Open nicobao opened 4 years ago

nicobao commented 4 years ago

Special reserved words can actually be used as function name as well. For example with require. require_two_usages The first usage, require Foo shows that "require" is highlighted in blue. That's good. The second usage, require(fields, :title, &validate_title/1), is also displayed in blue. It should not. It is a normal function and should be displayed in white.

The same behaviour can be seen with function named import.

I'm happy to start working on a patch, but I'd need initial guidance.

axelson commented 4 years ago

A patch for require would be accepted, but unfortunately I can't give much guidance on how you'd accomplish this (or how much work it would be). It looks like require is identified as a keyword at https://github.com/elixir-editors/emacs-elixir/blob/231291ecadc479295d83fee619049030940bfbe5/elixir-mode.el#L123

nicobao commented 4 years ago

Hi @axelson! Thanks for your reply. I read on the Slack that people suggested having Semantic colouring and you talked about that PR: https://github.com/microsoft/language-server-protocol/issues/18 Indeed, I was too ambitious in suggesting I could help, I wish I could but I have no time for it right now :/. I don't think it is a very important problem anyway. I can live with it. Honestly, I am more bothered by the issue related to smartparens. If it is the same for all users, the smartparens issue should probably have higher priority.

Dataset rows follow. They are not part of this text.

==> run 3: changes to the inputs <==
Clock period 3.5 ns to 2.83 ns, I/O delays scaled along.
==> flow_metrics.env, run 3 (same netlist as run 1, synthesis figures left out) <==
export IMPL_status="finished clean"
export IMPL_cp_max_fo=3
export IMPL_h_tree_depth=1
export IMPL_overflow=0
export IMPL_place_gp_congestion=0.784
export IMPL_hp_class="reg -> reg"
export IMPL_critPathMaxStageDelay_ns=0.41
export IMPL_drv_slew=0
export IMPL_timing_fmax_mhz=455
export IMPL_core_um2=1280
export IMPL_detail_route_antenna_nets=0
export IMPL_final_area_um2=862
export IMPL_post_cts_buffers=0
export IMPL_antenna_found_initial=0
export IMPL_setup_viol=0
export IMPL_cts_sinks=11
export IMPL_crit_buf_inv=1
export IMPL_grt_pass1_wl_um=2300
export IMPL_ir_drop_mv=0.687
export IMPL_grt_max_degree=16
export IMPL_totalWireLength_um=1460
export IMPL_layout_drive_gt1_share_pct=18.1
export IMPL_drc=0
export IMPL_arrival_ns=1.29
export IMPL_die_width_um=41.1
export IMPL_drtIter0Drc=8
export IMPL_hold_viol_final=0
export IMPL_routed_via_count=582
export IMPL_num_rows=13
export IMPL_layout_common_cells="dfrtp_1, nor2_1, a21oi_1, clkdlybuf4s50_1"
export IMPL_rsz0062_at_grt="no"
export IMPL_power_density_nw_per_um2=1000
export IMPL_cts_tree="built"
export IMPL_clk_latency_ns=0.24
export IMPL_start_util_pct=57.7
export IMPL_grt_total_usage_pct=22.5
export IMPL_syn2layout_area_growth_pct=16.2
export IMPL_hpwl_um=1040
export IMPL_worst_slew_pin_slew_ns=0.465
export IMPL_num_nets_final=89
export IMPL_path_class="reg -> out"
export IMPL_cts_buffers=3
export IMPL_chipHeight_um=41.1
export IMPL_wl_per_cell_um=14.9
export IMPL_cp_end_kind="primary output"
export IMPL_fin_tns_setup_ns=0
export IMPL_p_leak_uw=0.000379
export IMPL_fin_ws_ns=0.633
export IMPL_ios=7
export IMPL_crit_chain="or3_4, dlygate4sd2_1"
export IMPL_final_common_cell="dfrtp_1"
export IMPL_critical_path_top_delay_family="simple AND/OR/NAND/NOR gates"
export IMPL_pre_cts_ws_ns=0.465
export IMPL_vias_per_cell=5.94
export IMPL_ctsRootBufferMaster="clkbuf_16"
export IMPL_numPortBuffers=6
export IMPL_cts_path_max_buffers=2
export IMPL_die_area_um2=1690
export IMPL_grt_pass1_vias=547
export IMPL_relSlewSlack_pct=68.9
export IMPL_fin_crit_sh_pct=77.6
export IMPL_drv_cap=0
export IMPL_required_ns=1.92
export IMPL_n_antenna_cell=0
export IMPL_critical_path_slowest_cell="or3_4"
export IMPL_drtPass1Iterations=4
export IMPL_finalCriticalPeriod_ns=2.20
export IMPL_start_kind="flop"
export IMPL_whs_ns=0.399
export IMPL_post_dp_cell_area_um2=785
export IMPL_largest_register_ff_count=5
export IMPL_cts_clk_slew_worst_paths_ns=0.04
==> src/rtl/cdc_stable_capture.sv <==
// Accepts a sampled CDC bus only after STABLE_CYCLES equal samples; each qualified
// change is published once through a one-entry valid/ready register (newest wins).
module cdc_stable_capture
  import cdc_pkg::*;
#(
  parameter int WIDTH         = 8,
  parameter int STABLE_CYCLES = 3
) (
  input  logic                 clk,
  input  logic                 rst,
  input  logic [WIDTH-1:0]     sample_in,
  output logic [WIDTH-1:0]     data_out,
  output logic                 out_valid,
  output logic [WIDTH-1:0]     out_data,
  input  logic                 out_ready,
  output logic [CDC_CNT_W-1:0] overwrite_cnt
);

  if (STABLE_CYCLES < 1 || STABLE_CYCLES > 255) begin : g_bad_stable_cycles
    $fatal(1, "cdc_stable_capture: STABLE_CYCLES must be within 1..255");
  end

  localparam logic [CDC_CNT_W-1:0] CNT_LAST = CDC_CNT_W'(STABLE_CYCLES - 1);
  localparam logic [CDC_CNT_W-1:0] CNT_MAX  = '1;

  logic [WIDTH-1:0]     r_cand;
  logic [CDC_CNT_W-1:0] r_cnt;
  cdc_qual_state_e      r_state;

  logic w_change;
  logic w_settled;
  logic w_event;

  assign w_change  = (sample_in != r_cand);
  assign w_settled = (r_state == SETTLE) && (r_cnt == CNT_LAST);
  // A bounce that returns to the published value settles without an event.
  assign w_event   = !w_change && w_settled && (r_cand != data_out);

  always_ff @(posedge clk) begin
    if (rst) begin
      r_cand        <= '0;
      r_cnt         <= '0;
      r_state       <= STABLE;
      data_out      <= '0;
      out_data      <= '0;
      out_valid     <= 1'b0;
      overwrite_cnt <= '0;
    end else begin
      if (w_change) begin
        r_cand  <= sample_in;
        r_cnt   <= '0;
        r_state <= SETTLE;
      end else if (w_settled) begin
        r_state <= STABLE;
        if (r_cand != data_out) data_out <= r_cand;
      end else if (r_state == SETTLE) begin
        r_cnt <= r_cnt + CDC_CNT_W'(1);
      end

      if (w_event) begin
        out_data  <= r_cand;
        out_valid <= 1'b1;
        // Replacing an unaccepted value is a loss worth counting; a same-edge transfer is not.
        if (out_valid && !out_ready && overwrite_cnt != CNT_MAX)
          overwrite_cnt <= overwrite_cnt + CDC_CNT_W'(1);
      end else if (out_valid && out_ready) begin
        out_valid <= 1'b0;
      end
    end
  end

endmodule
==> config.mk <==
export PLATFORM = sky130hd
export DESIGN_NAME = cdc_stable_capture
export DESIGN_NICKNAME = d
export VERILOG_FILES = /design/src/rtl/cdc_pkg.sv /design/src/rtl/cdc_stable_capture.sv
export SDC_FILE = /design/constraint.sdc
export NUM_CORES = 1
export LEC_CHECK = 0
export ABC_AREA = 1
export BUFFER_PORTS_ARGS = -buffer_cell sky130_fd_sc_hd__buf_2
export CORE_ASPECT_RATIO = 0.9
export CORE_UTILIZATION = 55
export CTS_BUF_LIST = sky130_fd_sc_hd__clkbuf_8 sky130_fd_sc_hd__clkbuf_16
export DETAILED_ROUTE_END_ITERATION = 8
export GPL_TIMING_DRIVEN = 0
export PLACE_DENSITY = 0.79
export SYNTH_ARGS = -nofsm -noshare
export SYNTH_HDL_FRONTEND = slang
export SYNTH_SLANG_ARGS = --single-unit
==> constraint.sdc <==
create_clock -name clk -period 1.9 [get_ports clk]
set_clock_uncertainty 0.15 [all_clocks]
set_input_delay 0.285 -clock clk [delete_from_list [all_inputs] [get_ports clk]]
set_output_delay 0.285 -clock clk [all_outputs]
set_load 0.03 [all_outputs]
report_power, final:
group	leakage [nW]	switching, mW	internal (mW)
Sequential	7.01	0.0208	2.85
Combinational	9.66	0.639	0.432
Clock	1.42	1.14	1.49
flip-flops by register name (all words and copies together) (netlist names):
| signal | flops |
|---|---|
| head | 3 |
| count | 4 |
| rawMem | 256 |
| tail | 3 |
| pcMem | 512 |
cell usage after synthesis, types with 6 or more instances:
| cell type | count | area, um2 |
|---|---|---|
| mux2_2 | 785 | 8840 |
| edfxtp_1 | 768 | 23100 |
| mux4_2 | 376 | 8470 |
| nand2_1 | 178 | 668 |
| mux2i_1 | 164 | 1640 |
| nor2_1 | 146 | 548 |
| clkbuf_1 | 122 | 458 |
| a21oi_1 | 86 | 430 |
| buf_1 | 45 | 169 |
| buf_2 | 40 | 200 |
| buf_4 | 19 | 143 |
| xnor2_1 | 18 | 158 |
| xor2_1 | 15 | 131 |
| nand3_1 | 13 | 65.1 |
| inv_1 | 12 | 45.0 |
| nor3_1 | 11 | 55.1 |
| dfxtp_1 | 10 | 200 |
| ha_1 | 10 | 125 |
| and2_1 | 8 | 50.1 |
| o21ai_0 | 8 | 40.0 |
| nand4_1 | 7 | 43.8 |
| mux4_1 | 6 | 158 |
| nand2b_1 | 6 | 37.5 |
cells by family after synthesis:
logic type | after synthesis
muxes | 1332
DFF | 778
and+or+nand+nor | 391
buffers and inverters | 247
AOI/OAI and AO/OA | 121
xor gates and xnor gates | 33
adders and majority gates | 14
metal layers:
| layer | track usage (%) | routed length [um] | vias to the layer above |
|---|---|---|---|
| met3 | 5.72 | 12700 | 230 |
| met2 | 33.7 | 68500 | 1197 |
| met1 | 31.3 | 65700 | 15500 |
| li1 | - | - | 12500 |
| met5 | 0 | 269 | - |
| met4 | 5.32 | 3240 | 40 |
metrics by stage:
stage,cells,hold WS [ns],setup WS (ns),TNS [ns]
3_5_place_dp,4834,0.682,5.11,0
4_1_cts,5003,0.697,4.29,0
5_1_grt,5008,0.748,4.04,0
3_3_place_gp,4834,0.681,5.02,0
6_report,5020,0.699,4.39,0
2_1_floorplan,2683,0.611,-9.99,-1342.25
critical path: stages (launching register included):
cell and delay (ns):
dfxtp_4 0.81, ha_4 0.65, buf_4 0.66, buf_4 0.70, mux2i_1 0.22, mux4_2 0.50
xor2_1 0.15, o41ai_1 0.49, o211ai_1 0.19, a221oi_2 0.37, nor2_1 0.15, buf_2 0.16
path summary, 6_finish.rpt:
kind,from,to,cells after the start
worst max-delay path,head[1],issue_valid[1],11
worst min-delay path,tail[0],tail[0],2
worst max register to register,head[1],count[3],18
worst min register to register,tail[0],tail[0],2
File: config.mk
export PLATFORM = sky130hd
export DESIGN_NAME = constraint_sample_driver_flat
export DESIGN_NICKNAME = d
export VERILOG_FILES = /design/src/rtl/constraint_sample_driver_if.sv /design/src/rtl/constraint_sample_driver.sv /design/src/flat_wrapper.sv
export SDC_FILE = /design/constraint.sdc
export NUM_CORES = 1
export LEC_CHECK = 0
export BUFFER_PORTS_ARGS = -buffer_cell sky130_fd_sc_hd__buf_2
export CAP_MARGIN = 20
export CORE_UTILIZATION = 60
export DETAILED_ROUTE_END_ITERATION = 6
export PLACE_DENSITY = 0.83
export SYNTH_ARGS = -nofsm -noshare
export SYNTH_HDL_FRONTEND = slang
export SYNTH_SLANG_ARGS = --single-unit
File: constraint.sdc
create_clock -name i_clk -period 13.9 [get_ports i_clk]
set_input_delay 0 -clock i_clk [delete_from_list [all_inputs] [get_ports i_clk]]
set_output_delay 0 -clock i_clk [all_outputs]
set_load 0.005 [all_outputs]
File: src/rtl/constraint_sample_driver_if.sv
// rtl/constraint_sample_driver_if.sv - checker-side bundle of the constraint sample driver
//
// Purpose: groups the search-control, candidate and status signals that pass between
// the sample driver and its user and checker.
// Ports (signals):
//   seed_we, seed_in  seed load request and 64-bit seed value
//   start, abort      begin and cancel a search
//   cand, cand_valid  registered candidate and its evaluation strobe
//   sat_in            combinational checker verdict for cand
//   busy, done        search in progress / one-cycle end-of-search pulse
//   found, result     outcome of the last search
//   tries             candidates evaluated in the last/current search
// Modports: master = driver side, slave = user/checker side.
interface constraint_sample_driver_if #(
  parameter int WIDTH     = 55,
  parameter int MAX_TRIES = 1024,
  parameter int TRY_W     = $clog2(MAX_TRIES + 1)
) ();
  logic             seed_we;
  logic [63:0]      seed_in;
  logic             start;
  logic             abort;
  logic [WIDTH-1:0] cand;
  logic             cand_valid;
  logic             sat_in;
  logic             busy;
  logic             done;
  logic             found;
  logic [WIDTH-1:0] result;
  logic [TRY_W-1:0] tries;

  modport master (
    input  seed_we, seed_in, start, abort, sat_in,
    output cand, cand_valid, busy, done, found, result, tries
  );

  modport slave (
    output seed_we, seed_in, start, abort, sat_in,
    input  cand, cand_valid, busy, done, found, result, tries
  );
endinterface
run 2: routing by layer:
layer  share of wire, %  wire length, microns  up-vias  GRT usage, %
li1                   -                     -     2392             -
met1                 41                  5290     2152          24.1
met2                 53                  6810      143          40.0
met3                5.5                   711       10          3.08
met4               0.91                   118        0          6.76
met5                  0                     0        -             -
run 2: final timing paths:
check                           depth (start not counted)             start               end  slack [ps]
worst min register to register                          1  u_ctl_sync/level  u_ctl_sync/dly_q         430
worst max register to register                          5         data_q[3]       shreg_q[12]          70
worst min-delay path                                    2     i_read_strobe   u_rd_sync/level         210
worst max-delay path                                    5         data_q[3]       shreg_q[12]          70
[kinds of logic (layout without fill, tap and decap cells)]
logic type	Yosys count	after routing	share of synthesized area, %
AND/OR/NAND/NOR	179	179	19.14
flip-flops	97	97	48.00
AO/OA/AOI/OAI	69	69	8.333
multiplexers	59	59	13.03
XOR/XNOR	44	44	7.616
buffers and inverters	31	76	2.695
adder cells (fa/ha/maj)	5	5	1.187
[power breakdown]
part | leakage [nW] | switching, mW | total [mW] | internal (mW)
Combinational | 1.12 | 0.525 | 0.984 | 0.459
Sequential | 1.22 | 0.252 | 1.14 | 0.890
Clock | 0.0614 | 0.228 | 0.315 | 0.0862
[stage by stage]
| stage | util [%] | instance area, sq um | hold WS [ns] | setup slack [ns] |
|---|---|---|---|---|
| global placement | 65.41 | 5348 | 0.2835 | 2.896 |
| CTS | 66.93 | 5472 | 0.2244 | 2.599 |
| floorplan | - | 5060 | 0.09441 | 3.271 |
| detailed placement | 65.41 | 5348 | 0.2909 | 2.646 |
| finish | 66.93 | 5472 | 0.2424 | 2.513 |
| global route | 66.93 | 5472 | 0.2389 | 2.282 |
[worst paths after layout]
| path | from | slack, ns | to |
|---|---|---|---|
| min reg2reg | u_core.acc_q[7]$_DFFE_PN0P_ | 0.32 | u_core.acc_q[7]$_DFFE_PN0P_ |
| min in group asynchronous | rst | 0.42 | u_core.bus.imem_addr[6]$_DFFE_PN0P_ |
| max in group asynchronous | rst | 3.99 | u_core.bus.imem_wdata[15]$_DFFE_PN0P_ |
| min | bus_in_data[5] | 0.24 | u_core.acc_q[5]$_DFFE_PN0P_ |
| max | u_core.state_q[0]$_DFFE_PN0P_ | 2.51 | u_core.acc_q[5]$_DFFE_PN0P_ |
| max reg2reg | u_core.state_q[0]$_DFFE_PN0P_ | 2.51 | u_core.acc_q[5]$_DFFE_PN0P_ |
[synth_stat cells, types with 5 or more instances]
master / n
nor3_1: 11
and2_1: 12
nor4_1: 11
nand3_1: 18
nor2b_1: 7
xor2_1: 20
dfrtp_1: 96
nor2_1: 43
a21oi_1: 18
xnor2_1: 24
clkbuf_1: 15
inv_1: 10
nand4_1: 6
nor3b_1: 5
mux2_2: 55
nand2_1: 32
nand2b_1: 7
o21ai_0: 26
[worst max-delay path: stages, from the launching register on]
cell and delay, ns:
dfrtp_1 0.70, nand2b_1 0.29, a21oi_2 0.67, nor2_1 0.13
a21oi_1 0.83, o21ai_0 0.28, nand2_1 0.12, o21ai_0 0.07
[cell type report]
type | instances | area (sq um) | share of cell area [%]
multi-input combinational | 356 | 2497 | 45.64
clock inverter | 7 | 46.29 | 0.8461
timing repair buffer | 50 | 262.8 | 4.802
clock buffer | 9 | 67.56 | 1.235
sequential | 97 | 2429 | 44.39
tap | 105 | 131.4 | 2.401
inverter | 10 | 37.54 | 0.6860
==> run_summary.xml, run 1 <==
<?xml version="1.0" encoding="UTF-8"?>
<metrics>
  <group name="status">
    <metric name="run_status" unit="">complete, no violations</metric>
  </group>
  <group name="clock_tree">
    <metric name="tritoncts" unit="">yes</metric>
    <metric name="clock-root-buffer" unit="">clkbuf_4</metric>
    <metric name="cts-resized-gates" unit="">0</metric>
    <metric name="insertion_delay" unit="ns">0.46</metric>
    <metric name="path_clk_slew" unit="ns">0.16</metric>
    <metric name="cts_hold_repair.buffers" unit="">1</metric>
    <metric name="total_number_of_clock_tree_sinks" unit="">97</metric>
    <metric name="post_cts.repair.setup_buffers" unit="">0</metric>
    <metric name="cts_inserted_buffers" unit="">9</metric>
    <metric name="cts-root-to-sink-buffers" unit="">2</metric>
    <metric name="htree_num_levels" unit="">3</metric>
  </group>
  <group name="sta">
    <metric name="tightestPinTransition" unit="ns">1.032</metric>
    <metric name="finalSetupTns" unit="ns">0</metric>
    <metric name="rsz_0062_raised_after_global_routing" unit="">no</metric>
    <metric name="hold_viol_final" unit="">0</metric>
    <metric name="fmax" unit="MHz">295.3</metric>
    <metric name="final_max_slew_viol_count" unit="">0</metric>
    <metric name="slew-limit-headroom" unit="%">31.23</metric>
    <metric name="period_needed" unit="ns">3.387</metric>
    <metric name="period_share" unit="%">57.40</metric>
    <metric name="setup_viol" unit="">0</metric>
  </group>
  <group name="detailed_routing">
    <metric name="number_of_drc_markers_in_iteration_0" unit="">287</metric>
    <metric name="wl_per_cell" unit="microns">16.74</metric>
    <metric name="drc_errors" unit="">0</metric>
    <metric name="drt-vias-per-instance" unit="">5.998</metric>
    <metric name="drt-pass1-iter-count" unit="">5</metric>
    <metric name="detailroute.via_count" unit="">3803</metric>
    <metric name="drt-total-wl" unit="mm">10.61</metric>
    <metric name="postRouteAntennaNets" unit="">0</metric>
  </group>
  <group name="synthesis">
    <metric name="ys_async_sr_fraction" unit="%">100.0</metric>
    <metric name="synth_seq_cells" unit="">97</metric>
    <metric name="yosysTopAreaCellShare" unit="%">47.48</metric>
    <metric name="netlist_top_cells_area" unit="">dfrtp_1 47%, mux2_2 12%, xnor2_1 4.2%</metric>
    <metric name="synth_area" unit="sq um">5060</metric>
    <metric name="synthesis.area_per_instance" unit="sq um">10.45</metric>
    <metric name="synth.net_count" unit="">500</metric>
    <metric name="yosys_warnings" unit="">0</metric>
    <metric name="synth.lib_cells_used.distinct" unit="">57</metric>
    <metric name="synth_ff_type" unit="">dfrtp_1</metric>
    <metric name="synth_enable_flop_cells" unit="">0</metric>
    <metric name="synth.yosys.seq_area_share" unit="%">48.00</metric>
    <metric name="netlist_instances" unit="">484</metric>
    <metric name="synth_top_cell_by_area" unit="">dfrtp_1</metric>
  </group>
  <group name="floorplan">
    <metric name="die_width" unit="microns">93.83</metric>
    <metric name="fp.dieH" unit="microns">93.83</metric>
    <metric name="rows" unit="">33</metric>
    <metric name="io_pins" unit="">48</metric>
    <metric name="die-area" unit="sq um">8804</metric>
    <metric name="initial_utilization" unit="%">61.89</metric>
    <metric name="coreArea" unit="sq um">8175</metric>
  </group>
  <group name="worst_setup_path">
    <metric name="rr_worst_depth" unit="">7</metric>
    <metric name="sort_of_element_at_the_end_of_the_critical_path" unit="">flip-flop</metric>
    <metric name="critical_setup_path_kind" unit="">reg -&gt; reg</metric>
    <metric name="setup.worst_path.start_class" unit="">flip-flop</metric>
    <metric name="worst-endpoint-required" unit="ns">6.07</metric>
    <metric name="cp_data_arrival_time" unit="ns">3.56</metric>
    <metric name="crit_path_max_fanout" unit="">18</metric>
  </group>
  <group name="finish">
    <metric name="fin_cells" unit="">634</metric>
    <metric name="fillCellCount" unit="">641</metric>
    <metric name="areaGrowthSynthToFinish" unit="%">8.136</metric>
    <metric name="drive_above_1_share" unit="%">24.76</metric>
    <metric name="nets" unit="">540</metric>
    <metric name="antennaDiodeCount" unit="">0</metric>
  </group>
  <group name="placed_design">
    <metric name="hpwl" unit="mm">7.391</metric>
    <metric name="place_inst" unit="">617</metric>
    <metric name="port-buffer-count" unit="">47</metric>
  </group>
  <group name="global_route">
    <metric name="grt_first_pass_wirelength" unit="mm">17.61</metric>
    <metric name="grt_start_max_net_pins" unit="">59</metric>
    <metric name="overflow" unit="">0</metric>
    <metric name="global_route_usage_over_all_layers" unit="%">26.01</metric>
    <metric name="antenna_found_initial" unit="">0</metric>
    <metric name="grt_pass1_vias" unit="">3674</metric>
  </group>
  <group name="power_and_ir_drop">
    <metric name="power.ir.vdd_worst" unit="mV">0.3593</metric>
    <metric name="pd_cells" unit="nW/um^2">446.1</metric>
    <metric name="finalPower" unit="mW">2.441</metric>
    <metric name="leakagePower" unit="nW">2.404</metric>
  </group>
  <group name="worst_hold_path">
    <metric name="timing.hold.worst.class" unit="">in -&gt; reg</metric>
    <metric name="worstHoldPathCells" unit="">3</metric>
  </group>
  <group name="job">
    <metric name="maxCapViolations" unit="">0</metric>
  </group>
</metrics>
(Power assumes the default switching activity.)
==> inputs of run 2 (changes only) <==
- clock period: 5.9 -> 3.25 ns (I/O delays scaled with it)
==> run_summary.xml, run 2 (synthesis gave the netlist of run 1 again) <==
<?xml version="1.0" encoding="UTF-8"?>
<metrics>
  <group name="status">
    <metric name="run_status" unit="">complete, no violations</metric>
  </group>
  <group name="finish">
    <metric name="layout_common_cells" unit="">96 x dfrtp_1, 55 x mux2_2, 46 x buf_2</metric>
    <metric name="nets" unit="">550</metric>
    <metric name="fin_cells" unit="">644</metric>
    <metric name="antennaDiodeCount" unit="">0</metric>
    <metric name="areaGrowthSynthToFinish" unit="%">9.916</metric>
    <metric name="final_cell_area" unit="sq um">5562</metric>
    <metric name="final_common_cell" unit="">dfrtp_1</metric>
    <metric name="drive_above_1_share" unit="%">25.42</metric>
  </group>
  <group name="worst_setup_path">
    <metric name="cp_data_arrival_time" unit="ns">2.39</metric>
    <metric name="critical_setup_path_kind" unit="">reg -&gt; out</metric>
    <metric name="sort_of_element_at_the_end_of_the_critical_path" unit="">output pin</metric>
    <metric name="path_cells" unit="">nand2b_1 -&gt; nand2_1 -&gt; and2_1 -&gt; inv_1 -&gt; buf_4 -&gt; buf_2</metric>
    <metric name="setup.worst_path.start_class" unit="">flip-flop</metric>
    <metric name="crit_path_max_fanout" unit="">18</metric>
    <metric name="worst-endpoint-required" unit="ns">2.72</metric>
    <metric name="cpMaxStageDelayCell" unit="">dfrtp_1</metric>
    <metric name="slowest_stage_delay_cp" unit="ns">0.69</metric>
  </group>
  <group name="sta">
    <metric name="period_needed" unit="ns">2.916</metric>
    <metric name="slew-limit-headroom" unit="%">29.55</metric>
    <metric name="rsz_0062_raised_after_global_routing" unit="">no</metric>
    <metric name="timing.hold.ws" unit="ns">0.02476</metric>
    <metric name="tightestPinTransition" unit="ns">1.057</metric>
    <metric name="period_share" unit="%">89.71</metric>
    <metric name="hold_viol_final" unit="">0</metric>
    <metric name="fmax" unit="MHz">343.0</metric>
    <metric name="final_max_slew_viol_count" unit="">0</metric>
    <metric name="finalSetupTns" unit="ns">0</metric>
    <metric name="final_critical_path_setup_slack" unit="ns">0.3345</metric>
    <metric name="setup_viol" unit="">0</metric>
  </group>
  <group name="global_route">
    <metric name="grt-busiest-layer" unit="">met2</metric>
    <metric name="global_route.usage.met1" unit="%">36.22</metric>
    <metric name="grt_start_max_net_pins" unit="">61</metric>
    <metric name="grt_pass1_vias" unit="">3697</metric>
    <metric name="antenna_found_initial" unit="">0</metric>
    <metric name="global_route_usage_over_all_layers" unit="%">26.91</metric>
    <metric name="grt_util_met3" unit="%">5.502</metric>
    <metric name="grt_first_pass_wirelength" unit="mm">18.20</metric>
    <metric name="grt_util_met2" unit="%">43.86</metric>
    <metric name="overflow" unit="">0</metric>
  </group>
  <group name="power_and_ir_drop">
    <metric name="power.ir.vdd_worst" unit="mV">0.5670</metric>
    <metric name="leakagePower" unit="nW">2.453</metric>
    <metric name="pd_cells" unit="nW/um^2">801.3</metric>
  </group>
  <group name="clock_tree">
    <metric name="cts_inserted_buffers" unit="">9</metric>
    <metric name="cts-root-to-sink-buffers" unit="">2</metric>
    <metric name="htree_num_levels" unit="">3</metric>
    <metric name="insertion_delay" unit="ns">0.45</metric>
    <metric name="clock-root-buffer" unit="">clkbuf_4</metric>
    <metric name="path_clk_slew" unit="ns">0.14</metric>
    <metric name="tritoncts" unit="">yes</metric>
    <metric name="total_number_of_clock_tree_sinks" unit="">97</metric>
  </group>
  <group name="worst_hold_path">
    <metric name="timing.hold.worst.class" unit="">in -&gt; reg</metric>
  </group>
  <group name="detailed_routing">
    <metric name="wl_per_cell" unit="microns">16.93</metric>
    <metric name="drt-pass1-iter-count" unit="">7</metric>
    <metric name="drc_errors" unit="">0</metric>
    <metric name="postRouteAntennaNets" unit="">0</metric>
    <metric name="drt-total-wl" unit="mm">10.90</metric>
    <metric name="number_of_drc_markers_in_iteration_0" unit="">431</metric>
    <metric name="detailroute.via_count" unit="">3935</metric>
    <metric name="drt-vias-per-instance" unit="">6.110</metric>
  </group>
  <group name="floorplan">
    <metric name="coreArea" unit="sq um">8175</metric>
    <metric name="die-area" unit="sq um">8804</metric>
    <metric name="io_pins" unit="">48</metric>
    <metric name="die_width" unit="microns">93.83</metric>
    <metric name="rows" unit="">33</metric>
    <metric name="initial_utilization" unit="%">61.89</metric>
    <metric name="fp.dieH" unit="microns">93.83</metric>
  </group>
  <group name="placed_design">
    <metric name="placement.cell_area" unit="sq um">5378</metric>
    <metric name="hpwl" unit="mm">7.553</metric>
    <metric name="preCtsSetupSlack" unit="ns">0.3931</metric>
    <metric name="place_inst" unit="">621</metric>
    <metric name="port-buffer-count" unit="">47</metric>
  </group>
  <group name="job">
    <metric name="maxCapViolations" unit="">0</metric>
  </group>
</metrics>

jsmestad commented 4 years ago

@nicobao this should be a pretty easy fix because require cannot be followed by parens when it's a function versus a Kernel method (when it should show up as blue). Right?

If you can confirm that is right, I can put a patch together.

victorolinasc commented 3 years ago

@jsmestad unfortunately it is not so simple...

iex(1)> defmodule Test do
...(1)>   require(Logger)
...(1)> end
{:module, Test,
 <<70, 79, 82, 49, 0, 0, 3, 80, 66, 69, 65, 77, 65, 116, 85, 56, 0, 0, 0, 118,
   0, 0, 0, 12, 11, 69, 108, 105, 120, 105, 114, 46, 84, 101, 115, 116, 8, 95,
   95, 105, 110, 102, 111, 95, 95, 7, 99, ...>>, Logger}
iex(2)> 

Kernel.require is certainly a macro as any other in terms of syntax. What makes it even harder is that it can be scoped inside a function too:

iex(1)> defmodule Test do
...(1)>   def some_func do
...(1)>     require(Logger)
...(1)>   end
...(1)> end
{:module, Test,
 <<70, 79, 82, 49, 0, 0, 4, 36, 66, 69, 65, 77, 65, 116, 85, 56, 0, 0, 0, 142,
   0, 0, 0, 14, 11, 69, 108, 105, 120, 105, 114, 46, 84, 101, 115, 116, 8, 95,
   95, 105, 110, 102, 111, 95, 95, 7, 99, ...>>, {:some_func, 0}}
iex(2)>

Perhaps we should have a face for function calls with parentheses and another for function calls without parentheses. For example:

defmodule MyRouter do
  plug :my_plug # no parentheses call should
  plug(MyPlug, options: "an option")
end

Then at least this could be configurable. This is how the GitHub syntax highlight works. Not sure how it works in other editors though...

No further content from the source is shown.